On Jan. 26, the recently established Turning Point USA Club here at Eagle High had a guest speaker come and talk about “feminism” in the auditorium during the lunch hour. It quickly became known that the guest speaker invited by the club, Boise State professor Scott Yenor, was going to talk about his feelings against it.  

Students could foresee the major impact that this man would have on Eagle High’s history, something that could’ve been easily avoided. Soon after, Yenor’s name is one that many have cemented in their minds after the Jan. 26 speech, a speech that many disagreed with. 

“The first thing that comes to mind is anxiety due to what happened that day,” said sophomore Josie Yates. “It affected me by making me almost scared to come to school.” 

Yenor is an author and political science professor at Boise State University, as well as a speaker at many conservative conferences. Yenor’s beliefs, compared to traditional conservative beliefs, are more so on the extreme and controversial side.  

These beliefs of his have gotten him into hot water in the past, leaving many to protest and petition for his job termination at Boise State. 

According to, Yenor talked about feminism at an Orlando, Florida conference and said, “Every effort must be made not to recruit women into engineering, but rather to recruit and demand more of men who become engineers. Ditto for med school, and the law, and every trade.” 

In his speech on Jan. 26 in the Eagle High Auditorium, Yenor discussed how modern feminism is hurting the United States, saying that a strong country runs on strong families and how feminism destroys that. Yenor spoke about the “modern principles of feminism” and gave five ideas on what he thinks modern feminism is trying to promote.  

Some of the principles he discussed were to “remove sexual taboos” and to “promote incest and pedophilia.” These beliefs outraged many who came to listen to what he had to say, most with an open-minded attitude. 

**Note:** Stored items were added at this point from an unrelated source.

===== src/rtl/spi_pkg.sv =====
// Shared types and helpers for the SPI master family: FSM states, mode
// encodings ({cpol, cpha}) and a configuration clamp.
package spi_pkg;

  typedef enum logic [1:0] {IDLE, FRONT, SHIFT, BACK} state_t;

  localparam logic [1:0] MODE0 = 2'b00;
  localparam logic [1:0] MODE1 = 2'b01;
  localparam logic [1:0] MODE2 = 2'b10;
  localparam logic [1:0] MODE3 = 2'b11;

  // Zero maps to zero_val, anything above max_val saturates to max_val.
  function automatic int unsigned clamp_cfg(input int unsigned v,
                                            input int unsigned zero_val,
                                            input int unsigned max_val);
    if (v == 0) return zero_val;
    else if (v > max_val) return max_val;
    else return v;
  endfunction

endpackage


===== src/rtl/spi_clk_div.sv =====
// H-cycle divider: counts 0..half-1 while enabled and flags the terminal
// count, wrapping to 0 on that cycle; load holds the count at 0.
module spi_clk_div #(
  parameter int unsigned DIV_W = 8
) (
  input  logic             clk,
  input  logic             rst_n,
  input  logic             load,
  input  logic             en,
  input  logic [DIV_W-1:0] half,
  output logic             tc
);

  logic [DIV_W-1:0] cnt;

  assign tc = en && (cnt == half - DIV_W'(1));

  always_ff @(posedge clk or negedge rst_n) begin
    if (!rst_n)    cnt <= '0;
    else if (load) cnt <= '0;
    else if (en)   cnt <= tc ? '0 : cnt + DIV_W'(1);
  end

endmodule


===== src/rtl/spi_mstr_gen.sv =====
// Parametrised SPI master: runtime frame length, all four CPOL/CPHA modes,
// MSB/LSB-first and programmable SCLK half-period. Define SPI_MSTR_MISO_EN
// to add full-duplex receive (MISO in, rx_data out).
module spi_mstr_gen
  import spi_pkg::*;
#(
  parameter int unsigned DATA_W = 16,
  parameter int unsigned DIV_W  = 8,
  parameter int unsigned LEN_W  = $clog2(DATA_W + 1)
) (
  input  logic              clk,
  input  logic              rst_n,
  input  logic              wrt,
  input  logic [DATA_W-1:0] data_out,
  input  logic [LEN_W-1:0]  len,
  input  logic              cpol,
  input  logic              cpha,
  input  logic              lsb_first,
  input  logic [DIV_W-1:0]  half_div,
  output logic              SS_n,
  output logic              SCLK,
  output logic              MOSI,
  output logic              busy,
`ifdef SPI_MSTR_MISO_EN
  input  logic              MISO,
  output logic [DATA_W-1:0] rx_data,
`endif
  output logic              done
);

  localparam int unsigned HMAX = (2 ** DIV_W) - 1;

  state_t            state;
  logic [LEN_W-1:0]  l_q;
  logic [DIV_W-1:0]  h_q;
  logic [1:0]        mode_q;
  logic              lsb_q;
  logic [DATA_W-1:0] shreg;
  logic [LEN_W:0]    edge_cnt;
  logic [LEN_W:0]    nxt_edge;
  logic [LEN_W:0]    last_edge;
  logic              tc;
  logic              leading;
  logic              do_present;
  logic              cur_bit;
  logic [DATA_W-1:0] shifted;
  logic              first_in;
  logic [DATA_W-1:0] shift_in;
  logic [LEN_W-1:0]  l_in;
  logic [DIV_W-1:0]  h_in;

  spi_clk_div #(.DIV_W(DIV_W)) u_div (
    .clk  (clk),
    .rst_n(rst_n),
    .load (state == IDLE),
    .en   (state != IDLE),
    .half (h_q),
    .tc   (tc)
  );

  assign nxt_edge  = edge_cnt + (LEN_W + 1)'(1);
  assign last_edge = {l_q, 1'b0};
  assign leading   = nxt_edge[0];
  assign l_in      = LEN_W'(clamp_cfg(32'(len), DATA_W, DATA_W));
  assign h_in      = DIV_W'(clamp_cfg(32'(half_div), 1, HMAX));

  always_comb begin
    cur_bit  = lsb_q ? shreg[0] : shreg[DATA_W-1];
    shifted  = lsb_q ? (shreg >> 1) : (shreg << 1);
    first_in = lsb_first ? data_out[0] : data_out[DATA_W-1];
    shift_in = lsb_first ? (data_out >> 1) : (data_out << 1);
    // cpha=0 pre-loads bit 0 at accept, so it advances on trailing edges
    // (never after the final one); cpha=1 advances on every leading edge.
    do_present = 1'b0;
    unique case (mode_q)
      MODE0, MODE2: do_present = !leading && (nxt_edge != last_edge);
      MODE1, MODE3: do_present = leading;
    endcase
  end

  always_ff @(posedge clk or negedge rst_n) begin
    if (!rst_n) begin
      state    <= IDLE;
      SS_n     <= 1'b1;
      SCLK     <= 1'b0;
      MOSI     <= 1'b0;
      busy     <= 1'b0;
      done     <= 1'b0;
      l_q      <= '0;
      h_q      <= '0;
      mode_q   <= MODE0;
      lsb_q    <= 1'b0;
      shreg    <= '0;
      edge_cnt <= '0;
    end else begin
      done <= 1'b0;
      unique case (state)
        IDLE: begin
          SCLK <= cpol;
          if (wrt) begin
            l_q      <= l_in;
            h_q      <= h_in;
            mode_q   <= {cpol, cpha};
            lsb_q    <= lsb_first;
            edge_cnt <= '0;
            SS_n     <= 1'b0;
            busy     <= 1'b1;
            state    <= FRONT;
            if (!cpha) begin
              MOSI  <= first_in;
              shreg <= shift_in;
            end else begin
              shreg <= data_out;
            end
          end
        end
        // FRONT's terminal count is edge 1, so it shares the edge logic.
        FRONT, SHIFT: begin
          if (tc) begin
            SCLK     <= leading ? ~mode_q[1] : mode_q[1];
            edge_cnt <= nxt_edge;
            state    <= (nxt_edge == last_edge) ? BACK : SHIFT;
            if (do_present) begin
              MOSI  <= cur_bit;
              shreg <= shifted;
            end
          end
        end
        BACK: begin
          if (tc) begin
            SS_n  <= 1'b1;
            done  <= 1'b1;
            busy  <= 1'b0;
            state <= IDLE;
          end
        end
      endcase
    end
  end

`ifdef SPI_MSTR_MISO_EN
  logic [DATA_W-1:0] rx_sh;

  always_ff @(posedge clk or negedge rst_n) begin
    if (!rst_n) begin
      rx_sh   <= '0;
      rx_data <= '0;
    end else begin
      if (state == IDLE && wrt)
        rx_sh <= '0;
      else if ((state == FRONT || state == SHIFT) && tc && (leading ^ mode_q[0]))
        rx_sh <= lsb_q ? {MISO, rx_sh[DATA_W-1:1]} : {rx_sh[DATA_W-2:0], MISO};
      if (state == BACK && tc)
        rx_data <= rx_sh;
    end
  end
`endif

endmodule


===== config.mk =====
export PLATFORM = sky130hd
export DESIGN_NAME = spi_mstr_gen
export DESIGN_NICKNAME = d
export VERILOG_FILES = /design/src/rtl/spi_pkg.sv /design/src/rtl/spi_clk_div.sv /design/src/rtl/spi_mstr_gen.sv
export SDC_FILE = /design/constraint.sdc
export NUM_CORES = 1
export LEC_CHECK = 0
export BUFFER_PORTS_ARGS = -buffer_cell sky130_fd_sc_hd__buf_2
export CORE_MARGIN = 5
export CORE_UTILIZATION = 40
export CTS_BUF_LIST = sky130_fd_sc_hd__clkbuf_16
export CTS_CLUSTER_SIZE = 16
export DETAILED_ROUTE_END_ITERATION = 8
export GPL_TIMING_DRIVEN = 0
export PLACE_DENSITY = 0.64
export SETUP_SLACK_MARGIN = 0.05
export SYNTH_ARGS = -nofsm -noshare
export SYNTH_HDL_FRONTEND = slang
export SYNTH_SLANG_ARGS = --single-unit

===== constraint.sdc =====
create_clock -name clk -period 3.47 [get_ports clk]
set_input_delay 1.041 -clock clk [delete_from_list [all_inputs] [get_ports clk]]
set_output_delay 1.041 -clock clk [all_outputs]
set_load 0.01 [all_outputs]

After elaboration in Yosys (flattened, before gate mapping)
Cells that the tools add are included.
{ "word_totals": {"in_bits": 35, "regBits": 53, "wordCells": 93, "out_inout_bits": 5} }
{ "classes": {"muxes": 40, "n_bitwise": 1, "n_lt_le_gt_ge": 1, "reduce_logical": 21, "n_addsub": 3, "eq_ne": 14} }
{ "ops": {"columns": ["operator", "n"], "rows": [
  ["$mux 16", 6],
  ["$mux 8", 4],
  ["$pmux 16 s2", 1],
  ["$mux 1", 15],
  ["$mux 6", 2],
  ["$pmux 6 s2", 1],
  ["$mux 5", 2],
  ["$pmux 1 s2", 5],
  ["$reduce_and 3->1", 3],
  ["$add 8x1->8 const B", 1],
  ["$eq 2x2->1 const B", 4],
  ["$eq 8x8->1", 1],
  ["$logic_not 8->1", 1],
  ["$reduce_bool 2->1", 4],
  ["$sub 8x1->8 const B", 1],
  ["$add 6x1->6 const B", 1],
  ["$eq 6x6->1", 1],
  ["$mux 2", 3],
  ["$ne 2x2->1 const B", 3],
  ["$ne 6x6->1", 1],
  ["$pmux 2 s3", 1],
  ["$reduce_or 2->1", 3],
  ["$gt 5x5->1 const B", 1],
  ["$logic_not 5->1", 1],
  ["other kinds (9)", 14]
]} }

Depth between registers and ports, before layout
Gate-level depths: netlist of run 1.
{ "depth": {"ltp_word": 7, "depth_mapped": 10} }

By module
Synthesis of run 1 repeated with hierarchy kept, for this count alone.
{ "hier_totals": {"cells_unflattened": 388, "hier_area_um2": 3693.5} }
{ "modules_own_cells": {"columns": ["mod", "area_each_um2", "instances", "cells_per_inst"], "rows": [
  ["spi_mstr_gen", 2879.0, 1, 290],
  ["spi_clk_div", 814.5, 1, 98]
]} }

Worst setup path after synthesis of run 1
OpenSTA, ideal clock, no wires.
{ "synth_path": {"kind": "in2reg", "startpoint": "input lsb_first", "endpoint": "register shreg[14]", "setup_slack_ps": 713, "required_time_ps": 3345, "cell_stages": 7, "t_arrival_ps": 2632, "path_buffers": 2, "path_cell_list": "clkbuf_1 buf_1 mux2i_1 nor2_1 a211oi_1 a21oi_1 mux2_4"} }
{ "synth_between": {"elab_chain_cells": 4} }
{ "synth_rtl": {"columns": ["element", "line_no", "text"], "rows": [
  ["start, declared", "spi_mstr_gen.sv:18", "input logic lsb_first,"],
  ["$mux 16", "spi_mstr_gen.sv:71", "shift_in = lsb_first ? (data_out >> 1) : (data_out << 1);"],
  ["$mux 16", "spi_mstr_gen.sv:109", "if (!cpha) begin"],
  ["$mux 16", "spi_mstr_gen.sv:100", "if (wrt) begin"],
  ["$pmux 16 s2", "spi_mstr_gen.sv:97", "unique case (state)"],
  ["end signal, assigned", "spi_mstr_gen.sv:111", "shreg <= shift_in;"],
  ["end signal, assigned", "spi_mstr_gen.sv:113", "shreg <= data_out;"],
  ["end signal, assigned", "spi_mstr_gen.sv:125", "shreg <= shifted;"],
  ["end, declared", "spi_mstr_gen.sv:38", "logic [DATA_W-1:0] shreg;"]
]} }
No other way between the ends. The select of a mux whose other input is x is not followed.
A chain may end at the register's enable or synchronous reset.

Worst setup path in the final report of run 1
{ "layout_path": {"startpoint": "register h_q[0]", "endpoint": "register shreg[8]"} }
{ "layout_between": {"elab_chain_cells": 5} }
{ "layout_rtl": {"columns": ["element", "line_no", "text"], "rows": [
  ["start, declared", "spi_mstr_gen.sv:35", "logic [DIV_W-1:0] h_q;"],
  ["start signal, assigned", "spi_mstr_gen.sv:102", "h_q <= h_in;"],
  ["$sub 8x1->8", "spi_clk_div.sv:16", "assign tc = en && (cnt == half - DIV_W'(1));"],
  ["$eq 8x8->1", "spi_clk_div.sv:16", null],
  ["$logic_and 1x1->1", "spi_clk_div.sv:16", null],
  ["$ne 2x1->1 (no source line)", null, null],
  ["$reduce_and 4->1 (no source line)", null, null]
]} }
No other way between the ends.

==> results of run 1 <==
worst paths after layout:
path,startpoint,to,slack (ps),cells after the start
hold reg to reg,SS_n$_DFFE_PN1P_,SS_n$_DFFE_PN1P_,470,2
min in group asynchronous,rst_n,shreg[7]$_DFFE_PN0P_,780,1
max in group asynchronous,rst_n,edge_cnt[4]$_DFFE_PN0P_,2230,1
setup reg to reg,h_q[0]$_DFFE_PN0P_,shreg[8]$_DFFE_PN0P_,620,9
hold / removal,SS_n$_DFFE_PN1P_,SS_n$_DFFE_PN1P_,470,2
setup / recovery,h_q[0]$_DFFE_PN0P_,shreg[8]$_DFFE_PN0P_,620,9
worst max-delay path: stages, from the launching register on:
cell      delay, ps
dfrtp_1         450
inv_1           100
ha_1            200
or3b_1          400
nor4_1          200
o211ai_1        160
a311oi_4        450
a31oi_4         240
buf_6           230
mux2_4          300
layout by cell type, fill, tap and decap left out, types with 3 or more instances in the layout:
cell	n
dfrtp_1	52
buf_2	39
mux2i_1	30
nor2_1	28
nand2_1	26
clkbuf_1	20
a21oi_1	20
mux2_2	19
nand3_1	18
xnor2_1	17
a211oi_1	16
o21ai_0	12
mux2_4	10
inv_1	9
xor2_1	8
nand2b_1	7
nor3_1	6
o211ai_1	6
ha_1	5
clkbuf_16	5
a31oi_1	4
nor4_1	4
buf_1	4
and3_1	3
nor4b_1	3
sequential cells by signal, indices dropped and copies added (netlist names), 2 cells and up:
name,cells
mode_q,2
state,2
h_q,8
l_q,5
u_div.cnt,8
shreg,16
edge_cnt,6
logic make-up (layout without fill, tap and decap cells):
| family | Yosys count | after routing | synth area share |
|---|---|---|---|
| AO/OA/AOI/OAI | 74 | 74 | 0.148 |
| XOR/XNOR | 25 | 25 | 0.0627 |
| adder cells (fa/ha/maj) | 5 | 5 | 0.0179 |
| buffers and inverters | 38 | 83 | 0.0444 |
| flip-flops | 53 | 53 | 0.380 |
| multiplexers | 59 | 59 | 0.190 |
| AND/OR/NAND/NOR | 109 | 109 | 0.158 |
synth_stat cells (all sizes together), types with 7 or more instances:
cell type   n
dfrtp      52
mux2i      30
mux2       29
nor2       28
nand2      26
clkbuf     21
a21oi      20
nand3      18
xnor2      17
a211oi     16
o21ai      12
inv         9
buf         8
xor2        8
nand2b      7
metal layers:
metal	global-route usage	vias to the layer above	wire length (um)
met1	0.215	1392	3670
met2	0.250	75	3660
met4	0.0398	0	84
met5	0	-	0
met3	0.0295	7	446
li1	-	1387	-
cell type report:
| cell class | count | area (um^2) |
|---|---|---|
| tap | 108 | 135 |
| clock inverter | 3 | 17.5 |
| fill | 836 | 4680 |
| sequential | 53 | 1330 |
| buffer | 29 | 121 |
| clock buffer | 5 | 125 |
| timing repair buffer | 37 | 188 |
| inverter | 9 | 33.8 |
| multi-input combinational | 272 | 2010 |
report_power, final:
group          switching [mW]  internal [mW]  total (mW)
Clock                   0.223          0.265       0.488
Sequential              0.233          0.860        1.09
Combinational           0.728          0.682        1.41
==> metrics.md, run 1 <==
| Metric | Value |
|---|---|
| Diode count | `0` |
| Setup_tns | `0 ps` |
| Cell count after synthesis | `363` |
| Slew margin rel. | `0.548` |
| Post-synthesis sequential element count | `53` |
| PnR worst setup slack | `~620 ps` |
| CP required | `3650 ps` |
| Post-CTS Hold Fix Bufs | `0` |
| Area leader, netlist | `dfrtp_1` |
| H-tree lvl count | `2` |
| Final instance area | `slightly below 0.004 mm^2` |
| Die height | `103 um` |
| Total grt overflow | `0` |
| Critical Path End Type | `flop` |
| Final slew viol count | `0` |
| Peak VDD IR | `0.309 mV` |
| FMAX | `351 MHz` |
| I/O pins | `40` |
| Port buffer count | `37` |
| DRT Wirelength | `7.86 mm` |
| Vias | `2861` |
| Core area | `0.00864 mm^2` |
| Die X | `between 100 and 150 um` |
| Site Rows | `34` |
| Layout Nets | `447` |
| Vias in the first global route | `2687` |
| Setup Fix Bufs, Post-CTS | `0` |
| Synth cell types | `51` |
| Gpl congestion | `approximately 0.84` |
| RSZ-0062 raised after global routing | `false` |
| Initial Utilization | `0.405` |
| Hold WS | `470 ps` |
| Syn-to-layout area delta | `13.3%` |
| Clock transition at path regs | `70 ps` |
| Main flop type after synthesis | `dfrtp_1` |
| Remaining DRCs | `0` |
| Pwr Total | `2.99 mW` |
| Final Cycle Share | `0.820` |
| P_leak | `around 1.8 nW` |
| GRT Total Usage | `0.155` |
| Final min period | `2850 ps` |
| PD cells | `755 mW/mm^2` |
| CP startpoint kind | `flop` |
| Avg Inst Size Synth | `9.63 um^2` |
| Share of cells above drive strength 1 | `0.208` |
| Place WS | `397 ps` |
| Synth Warn # | `0` |
| Worst-Skew Late Latency | `300 ps` |
| Routed Antenna Nets | `0` |
| Clock Path Buffers | `2` |
| Largest net degree at the start of global routing | `54` |
| Sequential area share after synthesis | `0.380` |
| Crit path kind | `flop to flop` |
| Antenna violations before repair | `0` |
| Status | `complete, no violations` |
| Post-synth EDFFs | `0` |
| CTS resizes | `0` |
| Via/cell ratio | `5.54` |
| DP Cell Count | `508` |
| CTS Sinks | `53` |
| Num CTS Buffers | `5` |
| 1st-iter DRT viols | `169` |
| Post-synthesis cell area | `0.00349 mm^2` |
| CTS tree | `yes` |
| CP Data Arrival Time | `a little over 3000 ps` |
| Endpoints failing setup | `0` |
| Total of max-cap violations | `0` |
| Syn_nets | `403` |
| Top cell type's share of synthesized area | `0.372` |
| Die Footprint | `0.0107 mm^2` |
| 1st-pass router iterations | `4` |
| HPWL after detailed placement | `5.77 mm` |
| Average wire per standard cell | `15.2 um` |
| Top fanout value on the critical path | `10` |
| Final core occ | `0.459` |
| CTS root buf | `clkbuf_16` |
| First-pass GRT wire length | `roughly 13 mm` |
| Final Hold Viols | `0` |
| Asr flop ratio synth | `1.00` |
| Placed inst area | `about 0.0038 mm^2` |
| Hold Path Class | `flop to flop` |
| Slew @ Worst Pin | `678 ps` |
| Skew final | `a little over 10 ps` |
| Synth area leaders | `dfrtp_1 (37%), mux2i_1 (8.6%), mux2_2 (6.1%), mux2_4 (4.3%), xnor2_1 (4.3%)` |
| Final cell count without fillers | `516` |
Power figures use the tool's default switching activity.
==> inputs of run 2 (changes only) <==
Settings changed: ABC_AREA set to 1.
Clock period 3.47 ns to 2.95 ns, I/O delays scaled along.
==> metrics.md, run 2 <==
| Metric | Value |
|---|---|
| Status | `complete, no violations` |
| Hold Path Class | `flop to flop` |
| CP Capture Point | `shreg[9]$_DFFE_PN0P_` |
| CP startpoint kind | `flop` |
| Placed inst area | `0.00373 mm^2 (-2.3%)` |
| HPWL after detailed placement | `6.21 mm (+7.6%)` |
| Setup_tns | `0 ps (unchanged)` |
| CTS Sinks | `53 (unchanged)` |
| CP Data Arrival Time | `2680 ps (-340 ps)` |
| P_leak | `2.05 nW (+16%)` |
| CTS resizes | `0 (unchanged)` |
| Worst path slowest cell | `clkbuf_1` |
| Most frequent cells in the layout | `nand2_1 (130), inv_1 (72), dfrtp_1 (52), o21ai_0 (46), buf_2 (38)` |
| CP peak stage delay | `450 ps (about the same)` |
| Initial Utilization | `0.413 (+0.00836)` |
| Peak VDD IR | `0.207 mV (-33%)` |
| 1st-pass router iterations | `5 (+1)` |
| RSZ-0062 raised after global routing | `false` |
| Die height | `102 um (-1.1%)` |
| Hold WS | `473 ps (+2.99 ps)` |
| Share of cells above drive strength 1 | `0.153 (-0.0551)` |
| Avg Inst Size Synth | `7.17 um^2 (-26%)` |
| Place WS | `526 ps (+129 ps)` |
| Diode count | `0 (unchanged)` |
| Total grt overflow | `0 (unchanged)` |
| Multi-input gate area | `0.00172 mm^2 (-14%)` |
| Routed Antenna Nets | `0 (unchanged)` |
| Post-CTS Hold Fix Bufs | `0 (unchanged)` |
| I/O pins | `40 (unchanged)` |
| FMAX | `407 MHz (+16%)` |
| Site Rows | `33 (-2.9%)` |
| Pwr Total | `1.51 mW (-49%)` |
| Main flop type after synthesis | `dfrtp_1` |
| Final instance area | `0.00392 mm^2 (-1.1%)` |
| Top fanout value on the critical path | `10 (unchanged)` |
| Endpoints failing setup | `0 (unchanged)` |
| Clock Path Buffers | `2 (unchanged)` |
| Die Footprint | `0.0105 mm^2 (-2.2%)` |
| Sequential area share after synthesis | `0.389 (+0.00934)` |
| Top reg by flops | `shreg` |
| Most common cell after layout, fill and taps aside | `nand2_1` |
| Gpl congestion | `1.03 (+22%)` |
| Largest net degree at the start of global routing | `54 (unchanged)` |
| Slew @ Worst Pin | `676 ps (-2.83 ps)` |
| R2r setup slk | `490 ps (-130 ps)` |
| Die X | `102 um (-1.1%)` |
| Total of max-cap violations | `0 (unchanged)` |
| RR Startpoint | `state[0]$_DFFE_PN0P_` |
| CTS tree | `yes` |
| Cell count after synthesis | `476 (+31%)` |
| Final min period | `2460 ps (-386 ps)` |
| Fillers | `834 (-0.24%)` |
| 1st-iter DRT viols | `156 (-7.7%)` |
| Worst-Skew Late Latency | `290 ps (about the same)` |
| Core area | `0.00826 mm^2 (-4.4%)` |
| Vias | `3212 (+12%)` |
| Via/cell ratio | `5.12 (-7.6%)` |
| Top Registers | `shreg (16), h_q (8), u_div.cnt (8)` |
| CTS root buf | `clkbuf_16` |
| PnR worst setup slack | `490 ps (-134 ps)` |
| Final Cycle Share | `0.834 (+0.0138)` |
| Synth Warn # | `0 (unchanged)` |
| Synth top cells by count | `nand2_1 (130), inv_1 (72), dfrtp_1 (52)` |
| Worst-path cell chain | `inv_1 > ha_1 > clkbuf_1 > nand2_1 > inv_1 > clkbuf_1 > a221oi_1 > o21ai_2` |
| Crit path kind | `flop to flop` |
| Antenna violations before repair | `0 (unchanged)` |
| CP required | `3170 ps (-480 ps)` |
| Final Hold Viols | `0 (unchanged)` |
| Remaining DRCs | `0 (unchanged)` |
| Port buffer count | `37 (unchanged)` |
| Num CTS Buffers | `5 (unchanged)` |
| Setup Fix Bufs, Post-CTS | `0 (unchanged)` |
| Syn_nets | `516 (+28%)` |
| Area leader, netlist | `dfrtp_1` |
| Synth area leaders | `dfrtp_1 (38%), nand2_1 (14%), inv_1 (7.9%), o21ai_0 (6.7%), nand3_1 (4.8%)` |
| Count leader, synth | `nand2_1` |
| Critical Path End Type | `flop` |
| DRT Wirelength | `8.21 mm (+4.4%)` |
| Clock transition at path regs | `70 ps (about the same)` |
| H-tree lvl count | `2 (unchanged)` |
| Area taken by flip-flops and latches | `0.00133 mm^2 (unchanged)` |
| First-pass GRT wire length | `14.1 mm (+7.1%)` |
| GRT Total Usage | `0.166 (+0.0105)` |
| Skew final | `7.44 ps (-2.69 ps)` |
| Critical Path Source | `state[0]$_DFFE_PN0P_` |
| Layout Nets | `561 (+26%)` |
| PD cells | `386 mW/mm^2 (-49%)` |
| Average wire per standard cell | `13.1 um (-14%)` |
| Max reg flops | `16 (unchanged)` |
| Vias in the first global route | `3108 (+16%)` |
| Syn-to-layout area delta | `14.8%` |
| Worst reg2reg endpoint | `shreg[9]$_DFFE_PN0P_` |
| Post-synthesis cell area | `0.00341 mm^2 (-2.4%)` |
| Asr flop ratio synth | `1.00 (unchanged)` |
| Depth of the most critical reg-to-reg path | `8 (-1)` |
| Synth cell types | `37 (-27%)` |
| Post-synth EDFFs | `0 (unchanged)` |
| Final slew viol count | `0 (unchanged)` |
| Top cell type's share of synthesized area | `0.382 (+0.00915)` |
| Slew margin rel. | `0.548 (about the same)` |
| Post-synthesis sequential element count | `53 (unchanged)` |
==> run 2: cell type report <==
type                       count  share of cell area
multi-input combinational    334               0.440
sequential                    53               0.339
inverter                      73              0.0700
timing repair buffer          38              0.0524
tap                          105              0.0335
clock buffer                   5              0.0319
buffer                        16              0.0224
clock inverter                 3              0.0112
==> run 2: cell families (layout without fill, tap and decap cells) <==
family | after synthesis | after routing | synth area share
buffers and inverters | 89 | 135 | 0.106
adder cells (fa/ha/maj) | 5 | 5 | 0.0183
AND/OR/NAND/NOR | 221 | 221 | 0.289
AO/OA/AOI/OAI | 106 | 106 | 0.193
flip-flops | 53 | 53 | 0.389
XOR/XNOR | 2 | 2 | 0.00514
[src/rtl/t08_load_extend.sv]
// t08_load_extend: picks the addressed byte/half out of a bus word and
// sign- or zero-extends it according to funct3.
//   rdata  in  32 - raw bus read word
//   addr   in  2  - byte offset within the word
//   funct3 in  3  - access size/sign
//   result out 32 - extended load value
module t08_load_extend
    import t08_mem_pkg::*;
(
    input  logic [31:0] rdata,
    input  logic [1:0]  addr,
    input  logic [2:0]  funct3,
    output logic [31:0] result
);

    logic [NUM_LANES-1:0][VEC_W-1:0] lanes;
    logic [7:0]  byte_v;
    logic [15:0] half_v;

    assign lanes  = rdata;
    assign byte_v = lanes[addr];
    // Halves are 2-byte aligned, so only addr[1] picks the half.
    assign half_v = addr[1] ? {lanes[3], lanes[2]} : {lanes[1], lanes[0]};

    always_comb begin
        result = rdata;
        case (funct3)
            F3_B:    result = {{24{byte_v[7]}}, byte_v};
            F3_H:    result = {{16{half_v[15]}}, half_v};
            F3_BU:   result = {24'd0, byte_v};
            F3_HU:   result = {16'd0, half_v};
            default: result = rdata;
        endcase
    end

endmodule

“I love to learn about others’ opinions, but when they infringe on my rights to pursue a career, it gets scary,” Yates said. “With feminism, it has become such a big argument and people cannot find a common ground.” 

The speech quickly became one that many discussed in anger and annoyance; a speech, due to the reactions of many in the audience, that clearly shouldn’t have happened in the first place.  

“I don’t think that the outrage could’ve been avoided because of how the administration dealt with it – which they didn’t, really,” said junior Mikayla Herrera. “I think that if there was more time and rules, the speech could have been a really important conversation between both sides.” 

Many students didn’t stay long to hear the controversial professor’s speech, with his speech sparking a silent protest. Many students simply got up and left the auditorium, some booing him in the process. 

“From my understanding, [the protest] was supposed to be silent, but it obviously didn’t turn out that way,” Herrera said. “In many colleges, it doesn’t matter who is speaking, if someone is giving a speech and it is interrupted, you can get in trouble.” 

There are always different sides to the story, and not all students who attended the speech were extremely opposing Yenor’s views. There were some who directly supported his views and others who wanted to assess the situation better, staying in the auditorium to listen to the rest of his speech.  

“I found myself agreeing with [what he was saying]. For myself, I would like to have my own family in the future, but I also want to pursue lengthy education,” Herrera said. “If he did say something I didn’t agree with, honestly I probably wouldn’t care that much. It would be just one’s man word that I disagreed with.” 

A while has passed since the speech, but it’s still a topic many students bring up, stating how odd and messy the situation was. The school administration, and even students, can hopefully learn from this situation, with the clear lesson for the administration being to not bring political speech to young, impressionable high school students.  

A lesson that students can take away from the situation is that an open mind is the right way to go about things, and a civil discussion about opposing views is what solves problems, not the yelling and screaming that both sides did plenty of that day.  

This is what should’ve been talked about in the speech, not the beliefs of a controversial figure on what he thinks the ideals of modern feminism is.